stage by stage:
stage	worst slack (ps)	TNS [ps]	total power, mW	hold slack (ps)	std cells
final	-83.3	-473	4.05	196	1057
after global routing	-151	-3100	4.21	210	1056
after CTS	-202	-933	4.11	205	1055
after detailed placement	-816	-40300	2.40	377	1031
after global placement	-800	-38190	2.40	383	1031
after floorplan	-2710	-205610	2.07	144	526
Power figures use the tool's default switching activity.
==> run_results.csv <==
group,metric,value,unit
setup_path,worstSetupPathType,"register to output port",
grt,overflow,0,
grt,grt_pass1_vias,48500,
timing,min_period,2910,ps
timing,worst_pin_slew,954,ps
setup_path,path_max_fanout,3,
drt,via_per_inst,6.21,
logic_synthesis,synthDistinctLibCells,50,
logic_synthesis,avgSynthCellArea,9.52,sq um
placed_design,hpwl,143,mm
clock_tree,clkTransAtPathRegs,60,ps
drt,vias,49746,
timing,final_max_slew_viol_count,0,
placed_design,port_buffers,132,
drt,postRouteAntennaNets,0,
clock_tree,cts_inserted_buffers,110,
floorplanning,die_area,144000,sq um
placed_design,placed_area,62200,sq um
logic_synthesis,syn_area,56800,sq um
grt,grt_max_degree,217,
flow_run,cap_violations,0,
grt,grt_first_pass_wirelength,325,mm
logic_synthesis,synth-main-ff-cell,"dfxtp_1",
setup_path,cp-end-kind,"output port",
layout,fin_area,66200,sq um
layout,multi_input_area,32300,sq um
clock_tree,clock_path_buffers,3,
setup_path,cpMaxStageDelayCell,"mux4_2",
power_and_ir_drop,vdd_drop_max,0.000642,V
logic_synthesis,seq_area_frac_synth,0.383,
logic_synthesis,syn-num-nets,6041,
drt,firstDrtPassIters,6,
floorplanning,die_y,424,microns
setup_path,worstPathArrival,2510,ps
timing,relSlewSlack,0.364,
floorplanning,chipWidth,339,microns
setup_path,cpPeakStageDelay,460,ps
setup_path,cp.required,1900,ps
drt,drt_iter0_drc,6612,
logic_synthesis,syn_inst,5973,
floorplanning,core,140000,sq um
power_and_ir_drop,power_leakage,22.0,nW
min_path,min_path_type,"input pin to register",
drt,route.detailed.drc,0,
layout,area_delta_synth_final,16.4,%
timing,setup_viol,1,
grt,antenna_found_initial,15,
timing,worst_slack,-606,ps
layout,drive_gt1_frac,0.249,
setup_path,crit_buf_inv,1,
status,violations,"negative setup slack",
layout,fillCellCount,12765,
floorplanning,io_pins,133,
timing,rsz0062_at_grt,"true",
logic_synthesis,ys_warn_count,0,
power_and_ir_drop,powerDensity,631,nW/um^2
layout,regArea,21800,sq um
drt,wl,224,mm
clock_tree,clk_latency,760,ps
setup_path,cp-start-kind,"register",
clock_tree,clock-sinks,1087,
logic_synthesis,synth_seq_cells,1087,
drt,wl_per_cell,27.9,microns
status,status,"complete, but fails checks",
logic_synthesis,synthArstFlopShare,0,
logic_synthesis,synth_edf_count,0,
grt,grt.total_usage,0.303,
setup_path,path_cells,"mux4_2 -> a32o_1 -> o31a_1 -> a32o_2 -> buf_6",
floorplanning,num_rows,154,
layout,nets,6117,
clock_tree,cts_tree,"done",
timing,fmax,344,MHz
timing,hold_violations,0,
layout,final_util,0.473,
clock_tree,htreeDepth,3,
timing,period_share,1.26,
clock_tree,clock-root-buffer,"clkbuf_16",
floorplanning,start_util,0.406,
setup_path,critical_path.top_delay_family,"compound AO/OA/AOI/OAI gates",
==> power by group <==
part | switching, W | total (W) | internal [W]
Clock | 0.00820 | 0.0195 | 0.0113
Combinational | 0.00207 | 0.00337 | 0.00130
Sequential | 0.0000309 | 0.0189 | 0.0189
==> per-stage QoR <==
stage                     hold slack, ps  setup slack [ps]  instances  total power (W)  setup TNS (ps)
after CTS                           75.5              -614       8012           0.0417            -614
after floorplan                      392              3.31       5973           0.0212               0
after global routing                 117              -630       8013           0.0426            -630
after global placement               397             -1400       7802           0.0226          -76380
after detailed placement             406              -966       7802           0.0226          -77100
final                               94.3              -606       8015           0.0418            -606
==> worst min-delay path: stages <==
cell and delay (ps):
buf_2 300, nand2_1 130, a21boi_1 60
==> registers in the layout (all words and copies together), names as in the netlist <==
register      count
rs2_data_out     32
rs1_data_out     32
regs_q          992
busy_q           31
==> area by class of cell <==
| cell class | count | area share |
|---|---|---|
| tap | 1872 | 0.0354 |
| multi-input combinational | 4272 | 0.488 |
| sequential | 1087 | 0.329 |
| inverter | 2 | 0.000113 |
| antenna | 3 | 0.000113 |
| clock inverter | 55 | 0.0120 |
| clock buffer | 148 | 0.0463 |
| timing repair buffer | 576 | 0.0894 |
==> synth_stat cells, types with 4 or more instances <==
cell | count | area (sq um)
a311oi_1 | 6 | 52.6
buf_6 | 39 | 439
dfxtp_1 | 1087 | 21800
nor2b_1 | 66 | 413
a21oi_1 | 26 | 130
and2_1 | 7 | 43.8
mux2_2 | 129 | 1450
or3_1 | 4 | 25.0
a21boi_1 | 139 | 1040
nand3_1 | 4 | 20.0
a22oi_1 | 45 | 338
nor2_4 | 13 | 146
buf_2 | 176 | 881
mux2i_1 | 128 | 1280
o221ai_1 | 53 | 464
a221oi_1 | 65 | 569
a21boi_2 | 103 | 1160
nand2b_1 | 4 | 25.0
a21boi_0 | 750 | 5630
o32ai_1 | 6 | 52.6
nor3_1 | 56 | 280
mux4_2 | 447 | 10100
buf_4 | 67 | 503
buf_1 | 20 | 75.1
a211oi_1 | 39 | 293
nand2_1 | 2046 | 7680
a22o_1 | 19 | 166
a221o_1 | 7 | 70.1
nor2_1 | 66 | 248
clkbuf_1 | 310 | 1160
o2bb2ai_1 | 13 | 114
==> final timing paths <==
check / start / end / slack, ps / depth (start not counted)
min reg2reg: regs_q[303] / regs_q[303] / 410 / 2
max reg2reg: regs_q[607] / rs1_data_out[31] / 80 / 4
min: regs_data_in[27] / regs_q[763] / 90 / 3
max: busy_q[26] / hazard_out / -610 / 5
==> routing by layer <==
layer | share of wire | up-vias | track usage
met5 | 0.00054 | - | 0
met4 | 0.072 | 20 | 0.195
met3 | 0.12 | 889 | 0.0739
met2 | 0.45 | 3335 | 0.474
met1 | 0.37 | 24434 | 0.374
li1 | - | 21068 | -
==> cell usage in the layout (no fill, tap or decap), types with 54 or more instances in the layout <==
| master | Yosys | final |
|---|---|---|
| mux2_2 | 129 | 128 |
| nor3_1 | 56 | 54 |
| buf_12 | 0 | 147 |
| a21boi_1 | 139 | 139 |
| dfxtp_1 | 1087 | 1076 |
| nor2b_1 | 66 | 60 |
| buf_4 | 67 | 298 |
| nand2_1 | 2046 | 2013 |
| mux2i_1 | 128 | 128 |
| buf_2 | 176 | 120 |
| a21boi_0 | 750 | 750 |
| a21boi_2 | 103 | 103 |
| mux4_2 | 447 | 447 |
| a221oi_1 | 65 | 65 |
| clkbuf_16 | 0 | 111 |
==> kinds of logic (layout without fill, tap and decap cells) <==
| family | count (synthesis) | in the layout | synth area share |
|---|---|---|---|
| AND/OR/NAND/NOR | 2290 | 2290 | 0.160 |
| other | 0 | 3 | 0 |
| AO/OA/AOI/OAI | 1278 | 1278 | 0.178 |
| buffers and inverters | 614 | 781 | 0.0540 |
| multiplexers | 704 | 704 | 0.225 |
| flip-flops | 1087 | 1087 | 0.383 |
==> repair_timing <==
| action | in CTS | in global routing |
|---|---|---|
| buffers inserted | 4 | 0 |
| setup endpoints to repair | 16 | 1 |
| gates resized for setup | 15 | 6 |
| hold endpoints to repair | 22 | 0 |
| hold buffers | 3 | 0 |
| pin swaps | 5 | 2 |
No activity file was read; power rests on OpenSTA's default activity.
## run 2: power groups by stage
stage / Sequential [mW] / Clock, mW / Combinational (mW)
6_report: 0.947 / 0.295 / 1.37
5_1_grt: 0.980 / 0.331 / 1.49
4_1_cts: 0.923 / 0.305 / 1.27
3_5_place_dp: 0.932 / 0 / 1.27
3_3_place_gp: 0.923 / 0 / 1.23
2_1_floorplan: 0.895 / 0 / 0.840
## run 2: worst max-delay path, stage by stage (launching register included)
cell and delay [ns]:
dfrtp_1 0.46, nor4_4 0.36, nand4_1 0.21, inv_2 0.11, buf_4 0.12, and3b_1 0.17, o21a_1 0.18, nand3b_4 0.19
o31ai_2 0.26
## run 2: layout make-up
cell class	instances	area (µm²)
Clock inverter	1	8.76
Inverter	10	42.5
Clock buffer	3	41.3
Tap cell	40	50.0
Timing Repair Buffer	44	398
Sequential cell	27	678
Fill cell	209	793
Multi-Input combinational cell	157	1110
`src/rtl/debounce_edge.sv`:
```
// debounce_edge: glitch-rejecting debouncer with clean level, edge strobes and saturating press counter
module debounce_edge #(
  parameter int STABLE_CYCLES = 1000,
  parameter int CNT_W         = 10,
  parameter int EVT_W         = 8
) (
  input  logic             clk,
  input  logic             reset,
  input  logic             din,
  input  logic             clr_count,
  output logic             level,
  output logic             rise,
  output logic             fall,
  output logic [EVT_W-1:0] press_count
);
  typedef enum logic [1:0] {LOW, WAIT_HIGH, HIGH, WAIT_LOW} state_t;
  localparam logic [CNT_W-1:0] LAST = CNT_W'(STABLE_CYCLES - 1);
  state_t           state_q, state_d;
  logic [CNT_W-1:0] cnt_q, cnt_d;
  logic             level_q, level_d, rise_q, rise_d, fall_q, fall_d;
  logic [EVT_W-1:0] press_q, press_d;
  logic             done;
  assign done = cnt_q == LAST;
  // next state: a new value must hold STABLE_CYCLES+1 samples; any opposite sample aborts the wait
  always_comb begin
    state_d = state_q;
    cnt_d   = cnt_q;
    level_d = level_q;
    rise_d  = 1'b0;
    fall_d  = 1'b0;
    case (state_q)
      LOW: if (din) begin
        state_d = WAIT_HIGH;
        cnt_d   = '0;
      end
      WAIT_HIGH: if (!din) state_d = LOW;
        else if (done) begin
          state_d = HIGH;
          level_d = 1'b1;
          rise_d  = 1'b1;
        end else cnt_d = cnt_q + 1'b1;
      HIGH: if (!din) begin
        state_d = WAIT_LOW;
        cnt_d   = '0;
      end
      WAIT_LOW: if (din) state_d = HIGH;
        else if (done) begin
          state_d = LOW;
          level_d = 1'b0;
          fall_d  = 1'b1;
        end else cnt_d = cnt_q + 1'b1;
      default: state_d = LOW;
    endcase
    press_d = clr_count ? '0 : (rise_d && press_q != '1) ? press_q + 1'b1 : press_q;
  end
  // state and registered outputs, cleared immediately by reset
  always_ff @(posedge clk or posedge reset) begin
    if (reset) begin
      state_q <= LOW;
      cnt_q   <= '0;
      level_q <= 1'b0;
      rise_q  <= 1'b0;
      fall_q  <= 1'b0;
      press_q <= '0;
    end else begin
      state_q <= state_d;
      cnt_q   <= cnt_d;
      level_q <= level_d;
      rise_q  <= rise_d;
      fall_q  <= fall_d;
      press_q <= press_d;
    end
  end
  assign level       = level_q;
  assign rise        = rise_q;
  assign fall        = fall_q;
  assign press_count = press_q;
endmodule

```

=====

--- What this task involves ---
Go through the data above and return each line containing the string "status".

--- Written answer ---
status,violations,"negative setup slack",
status,status,"complete, but fails checks",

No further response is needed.